(EXERCISE AIM) Reproduce the data that follows in its entirety, character for character.
=== DATA SUPPLIED ===
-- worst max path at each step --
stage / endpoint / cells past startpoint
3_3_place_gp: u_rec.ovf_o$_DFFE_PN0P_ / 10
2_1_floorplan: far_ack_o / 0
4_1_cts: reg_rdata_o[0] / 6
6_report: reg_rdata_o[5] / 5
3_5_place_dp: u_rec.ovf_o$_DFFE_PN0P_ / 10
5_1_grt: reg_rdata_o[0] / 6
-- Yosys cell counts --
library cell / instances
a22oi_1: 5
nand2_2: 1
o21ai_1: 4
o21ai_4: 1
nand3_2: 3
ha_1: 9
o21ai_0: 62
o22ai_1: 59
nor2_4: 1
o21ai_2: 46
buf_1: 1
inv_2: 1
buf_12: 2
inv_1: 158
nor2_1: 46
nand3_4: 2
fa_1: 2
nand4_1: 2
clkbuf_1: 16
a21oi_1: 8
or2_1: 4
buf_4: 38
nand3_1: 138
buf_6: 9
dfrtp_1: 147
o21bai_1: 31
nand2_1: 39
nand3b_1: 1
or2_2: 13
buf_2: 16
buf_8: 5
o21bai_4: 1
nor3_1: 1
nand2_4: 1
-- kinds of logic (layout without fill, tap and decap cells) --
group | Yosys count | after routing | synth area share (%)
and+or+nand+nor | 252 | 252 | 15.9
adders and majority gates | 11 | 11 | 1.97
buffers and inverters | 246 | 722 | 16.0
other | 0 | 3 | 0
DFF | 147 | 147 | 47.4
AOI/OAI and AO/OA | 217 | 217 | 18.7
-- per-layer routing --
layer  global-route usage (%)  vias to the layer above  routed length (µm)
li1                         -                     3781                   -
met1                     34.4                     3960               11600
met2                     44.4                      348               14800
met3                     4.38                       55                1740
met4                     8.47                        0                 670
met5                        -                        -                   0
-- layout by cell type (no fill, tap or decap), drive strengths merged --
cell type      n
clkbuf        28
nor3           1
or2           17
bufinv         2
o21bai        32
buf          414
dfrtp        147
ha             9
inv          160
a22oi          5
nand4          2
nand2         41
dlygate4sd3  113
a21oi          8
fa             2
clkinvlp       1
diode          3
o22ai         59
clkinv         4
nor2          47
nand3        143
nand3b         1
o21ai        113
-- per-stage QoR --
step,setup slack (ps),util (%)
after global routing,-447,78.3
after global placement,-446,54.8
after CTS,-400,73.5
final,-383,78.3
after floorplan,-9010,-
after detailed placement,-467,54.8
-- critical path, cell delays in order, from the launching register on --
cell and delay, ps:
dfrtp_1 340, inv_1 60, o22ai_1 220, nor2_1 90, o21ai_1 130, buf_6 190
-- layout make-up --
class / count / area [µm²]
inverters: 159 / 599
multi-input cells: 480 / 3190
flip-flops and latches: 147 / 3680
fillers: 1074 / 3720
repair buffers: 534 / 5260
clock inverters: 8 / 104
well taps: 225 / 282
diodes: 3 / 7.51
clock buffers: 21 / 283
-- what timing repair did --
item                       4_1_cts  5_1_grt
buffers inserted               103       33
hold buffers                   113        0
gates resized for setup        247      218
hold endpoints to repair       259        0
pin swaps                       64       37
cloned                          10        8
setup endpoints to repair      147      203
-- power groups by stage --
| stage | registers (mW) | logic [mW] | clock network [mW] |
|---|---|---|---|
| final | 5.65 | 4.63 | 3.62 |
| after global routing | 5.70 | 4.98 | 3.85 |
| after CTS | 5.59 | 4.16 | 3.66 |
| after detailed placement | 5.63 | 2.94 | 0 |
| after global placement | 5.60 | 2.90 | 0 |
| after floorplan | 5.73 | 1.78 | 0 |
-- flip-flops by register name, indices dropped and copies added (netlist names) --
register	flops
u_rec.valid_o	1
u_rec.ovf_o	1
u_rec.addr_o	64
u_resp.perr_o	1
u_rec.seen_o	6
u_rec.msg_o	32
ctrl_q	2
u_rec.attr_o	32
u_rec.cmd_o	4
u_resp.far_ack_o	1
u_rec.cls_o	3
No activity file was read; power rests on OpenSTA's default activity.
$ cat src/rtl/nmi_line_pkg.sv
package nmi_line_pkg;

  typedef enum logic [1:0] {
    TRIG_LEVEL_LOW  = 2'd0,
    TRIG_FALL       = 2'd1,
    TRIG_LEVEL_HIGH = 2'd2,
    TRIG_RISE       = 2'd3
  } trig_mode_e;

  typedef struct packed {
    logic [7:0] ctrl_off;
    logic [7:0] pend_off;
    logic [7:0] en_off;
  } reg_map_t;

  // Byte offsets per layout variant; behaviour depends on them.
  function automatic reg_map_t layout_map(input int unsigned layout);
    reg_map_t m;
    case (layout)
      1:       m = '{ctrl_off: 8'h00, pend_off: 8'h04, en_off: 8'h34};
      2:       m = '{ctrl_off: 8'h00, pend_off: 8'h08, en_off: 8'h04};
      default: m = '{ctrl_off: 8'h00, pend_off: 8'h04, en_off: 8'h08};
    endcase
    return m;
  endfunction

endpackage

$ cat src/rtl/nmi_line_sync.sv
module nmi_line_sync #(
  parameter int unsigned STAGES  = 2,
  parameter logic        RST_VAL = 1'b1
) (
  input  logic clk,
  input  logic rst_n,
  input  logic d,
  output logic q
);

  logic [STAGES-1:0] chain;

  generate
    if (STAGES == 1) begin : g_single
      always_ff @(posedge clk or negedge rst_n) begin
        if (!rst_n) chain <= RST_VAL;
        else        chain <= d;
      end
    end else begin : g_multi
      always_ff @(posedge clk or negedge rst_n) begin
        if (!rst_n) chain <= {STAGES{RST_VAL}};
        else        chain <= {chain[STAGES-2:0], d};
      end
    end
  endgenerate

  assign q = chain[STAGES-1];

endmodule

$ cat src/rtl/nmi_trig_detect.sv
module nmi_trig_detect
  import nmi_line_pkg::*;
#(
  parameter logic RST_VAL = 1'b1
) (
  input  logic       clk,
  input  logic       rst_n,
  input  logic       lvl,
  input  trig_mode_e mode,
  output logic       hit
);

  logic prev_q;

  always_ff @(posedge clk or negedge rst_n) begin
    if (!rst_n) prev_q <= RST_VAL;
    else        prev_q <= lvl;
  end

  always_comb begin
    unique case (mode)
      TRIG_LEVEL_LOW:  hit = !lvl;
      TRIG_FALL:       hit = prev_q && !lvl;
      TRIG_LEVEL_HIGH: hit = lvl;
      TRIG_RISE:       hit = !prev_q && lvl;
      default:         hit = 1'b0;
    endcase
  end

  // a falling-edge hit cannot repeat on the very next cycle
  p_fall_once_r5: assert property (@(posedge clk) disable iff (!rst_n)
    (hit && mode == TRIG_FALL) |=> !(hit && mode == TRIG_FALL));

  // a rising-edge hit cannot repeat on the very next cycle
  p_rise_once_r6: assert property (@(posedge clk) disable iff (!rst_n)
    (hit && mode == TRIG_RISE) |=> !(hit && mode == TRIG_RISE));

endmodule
===
(TASK RESPONSE)
-- worst max path at each step --
stage / endpoint / cells past startpoint
3_3_place_gp: u_rec.ovf_o$_DFFE_PN0P_ / 10
2_1_floorplan: far_ack_o / 0
4_1_cts: reg_rdata_o[0] / 6
6_report: reg_rdata_o[5] / 5
3_5_place_dp: u_rec.ovf_o$_DFFE_PN0P_ / 10
5_1_grt: reg_rdata_o[0] / 6
-- Yosys cell counts --
library cell / instances
a22oi_1: 5
nand2_2: 1
o21ai_1: 4
o21ai_4: 1
nand3_2: 3
ha_1: 9
o21ai_0: 62
o22ai_1: 59
nor2_4: 1
o21ai_2: 46
buf_1: 1
inv_2: 1
buf_12: 2
inv_1: 158
nor2_1: 46
nand3_4: 2
fa_1: 2
nand4_1: 2
clkbuf_1: 16
a21oi_1: 8
or2_1: 4
buf_4: 38
nand3_1: 138
buf_6: 9
dfrtp_1: 147
o21bai_1: 31
nand2_1: 39
nand3b_1: 1
or2_2: 13
buf_2: 16
buf_8: 5
o21bai_4: 1
nor3_1: 1
nand2_4: 1
-- kinds of logic (layout without fill, tap and decap cells) --
group | Yosys count | after routing | synth area share (%)
and+or+nand+nor | 252 | 252 | 15.9
adders and majority gates | 11 | 11 | 1.97
buffers and inverters | 246 | 722 | 16.0
other | 0 | 3 | 0
DFF | 147 | 147 | 47.4
AOI/OAI and AO/OA | 217 | 217 | 18.7
-- per-layer routing --
layer  global-route usage (%)  vias to the layer above  routed length (µm)
li1                         -                     3781                   -
met1                     34.4                     3960               11600
met2                     44.4                      348               14800
met3                     4.38                       55                1740
met4                     8.47                        0                 670
met5                        -                        -                   0
-- layout by cell type (no fill, tap or decap), drive strengths merged --
cell type      n
clkbuf        28
nor3           1
or2           17
bufinv         2
o21bai        32
buf          414
dfrtp        147
ha             9
inv          160
a22oi          5
nand4          2
nand2         41
dlygate4sd3  113
a21oi          8
fa             2
clkinvlp       1
diode          3
o22ai         59
clkinv         4
nor2          47
nand3        143
nand3b         1
o21ai        113
-- per-stage QoR --
step,setup slack (ps),util (%)
after global routing,-447,78.3
after global placement,-446,54.8
after CTS,-400,73.5
final,-383,78.3
after floorplan,-9010,-
after detailed placement,-467,54.8
-- critical path, cell delays in order, from the launching register on --
cell and delay, ps:
dfrtp_1 340, inv_1 60, o22ai_1 220, nor2_1 90, o21ai_1 130, buf_6 190
-- layout make-up --
class / count / area [µm²]
inverters: 159 / 599
multi-input cells: 480 / 3190
flip-flops and latches: 147 / 3680
fillers: 1074 / 3720
repair buffers: 534 / 5260
clock inverters: 8 / 104
well taps: 225 / 282
diodes: 3 / 7.51
clock buffers: 21 / 283
-- what timing repair did --
item                       4_1_cts  5_1_grt
buffers inserted               103       33
hold buffers                   113        0
gates resized for setup        247      218
hold endpoints to repair       259        0
pin swaps                       64       37
cloned                          10        8
setup endpoints to repair      147      203
-- power groups by stage --
| stage | registers (mW) | logic [mW] | clock network [mW] |
|---|---|---|---|
| final | 5.65 | 4.63 | 3.62 |
| after global routing | 5.70 | 4.98 | 3.85 |
| after CTS | 5.59 | 4.16 | 3.66 |
| after detailed placement | 5.63 | 2.94 | 0 |
| after global placement | 5.60 | 2.90 | 0 |
| after floorplan | 5.73 | 1.78 | 0 |
-- flip-flops by register name, indices dropped and copies added (netlist names) --
register	flops
u_rec.valid_o	1
u_rec.ovf_o	1
u_rec.addr_o	64
u_resp.perr_o	1
u_rec.seen_o	6
u_rec.msg_o	32
ctrl_q	2
u_rec.attr_o	32
u_rec.cmd_o	4
u_resp.far_ack_o	1
u_rec.cls_o	3
No activity file was read; power rests on OpenSTA's default activity.
$ cat src/rtl/nmi_line_pkg.sv
package nmi_line_pkg;

  typedef enum logic [1:0] {
    TRIG_LEVEL_LOW  = 2'd0,
    TRIG_FALL       = 2'd1,
    TRIG_LEVEL_HIGH = 2'd2,
    TRIG_RISE       = 2'd3
  } trig_mode_e;

  typedef struct packed {
    logic [7:0] ctrl_off;
    logic [7:0] pend_off;
    logic [7:0] en_off;
  } reg_map_t;

  // Byte offsets per layout variant; behaviour depends on them.
  function automatic reg_map_t layout_map(input int unsigned layout);
    reg_map_t m;
    case (layout)
      1:       m = '{ctrl_off: 8'h00, pend_off: 8'h04, en_off: 8'h34};
      2:       m = '{ctrl_off: 8'h00, pend_off: 8'h08, en_off: 8'h04};
      default: m = '{ctrl_off: 8'h00, pend_off: 8'h04, en_off: 8'h08};
    endcase
    return m;
  endfunction

endpackage

$ cat src/rtl/nmi_line_sync.sv
module nmi_line_sync #(
  parameter int unsigned STAGES  = 2,
  parameter logic        RST_VAL = 1'b1
) (
  input  logic clk,
  input  logic rst_n,
  input  logic d,
  output logic q
);

  logic [STAGES-1:0] chain;

  generate
    if (STAGES == 1) begin : g_single
      always_ff @(posedge clk or negedge rst_n) begin
        if (!rst_n) chain <= RST_VAL;
        else        chain <= d;
      end
    end else begin : g_multi
      always_ff @(posedge clk or negedge rst_n) begin
        if (!rst_n) chain <= {STAGES{RST_VAL}};
        else        chain <= {chain[STAGES-2:0], d};
      end
    end
  endgenerate

  assign q = chain[STAGES-1];

endmodule

$ cat src/rtl/nmi_trig_detect.sv
module nmi_trig_detect
  import nmi_line_pkg::*;
#(
  parameter logic RST_VAL = 1'b1
) (
  input  logic       clk,
  input  logic       rst_n,
  input  logic       lvl,
  input  trig_mode_e mode,
  output logic       hit
);

  logic prev_q;

  always_ff @(posedge clk or negedge rst_n) begin
    if (!rst_n) prev_q <= RST_VAL;
    else        prev_q <= lvl;
  end

  always_comb begin
    unique case (mode)
      TRIG_LEVEL_LOW:  hit = !lvl;
      TRIG_FALL:       hit = prev_q && !lvl;
      TRIG_LEVEL_HIGH: hit = lvl;
      TRIG_RISE:       hit = !prev_q && lvl;
      default:         hit = 1'b0;
    endcase
  end

  // a falling-edge hit cannot repeat on the very next cycle
  p_fall_once_r5: assert property (@(posedge clk) disable iff (!rst_n)
    (hit && mode == TRIG_FALL) |=> !(hit && mode == TRIG_FALL));

  // a rising-edge hit cannot repeat on the very next cycle
  p_rise_once_r6: assert property (@(posedge clk) disable iff (!rst_n)
    (hit && mode == TRIG_RISE) |=> !(hit && mode == TRIG_RISE));

endmodule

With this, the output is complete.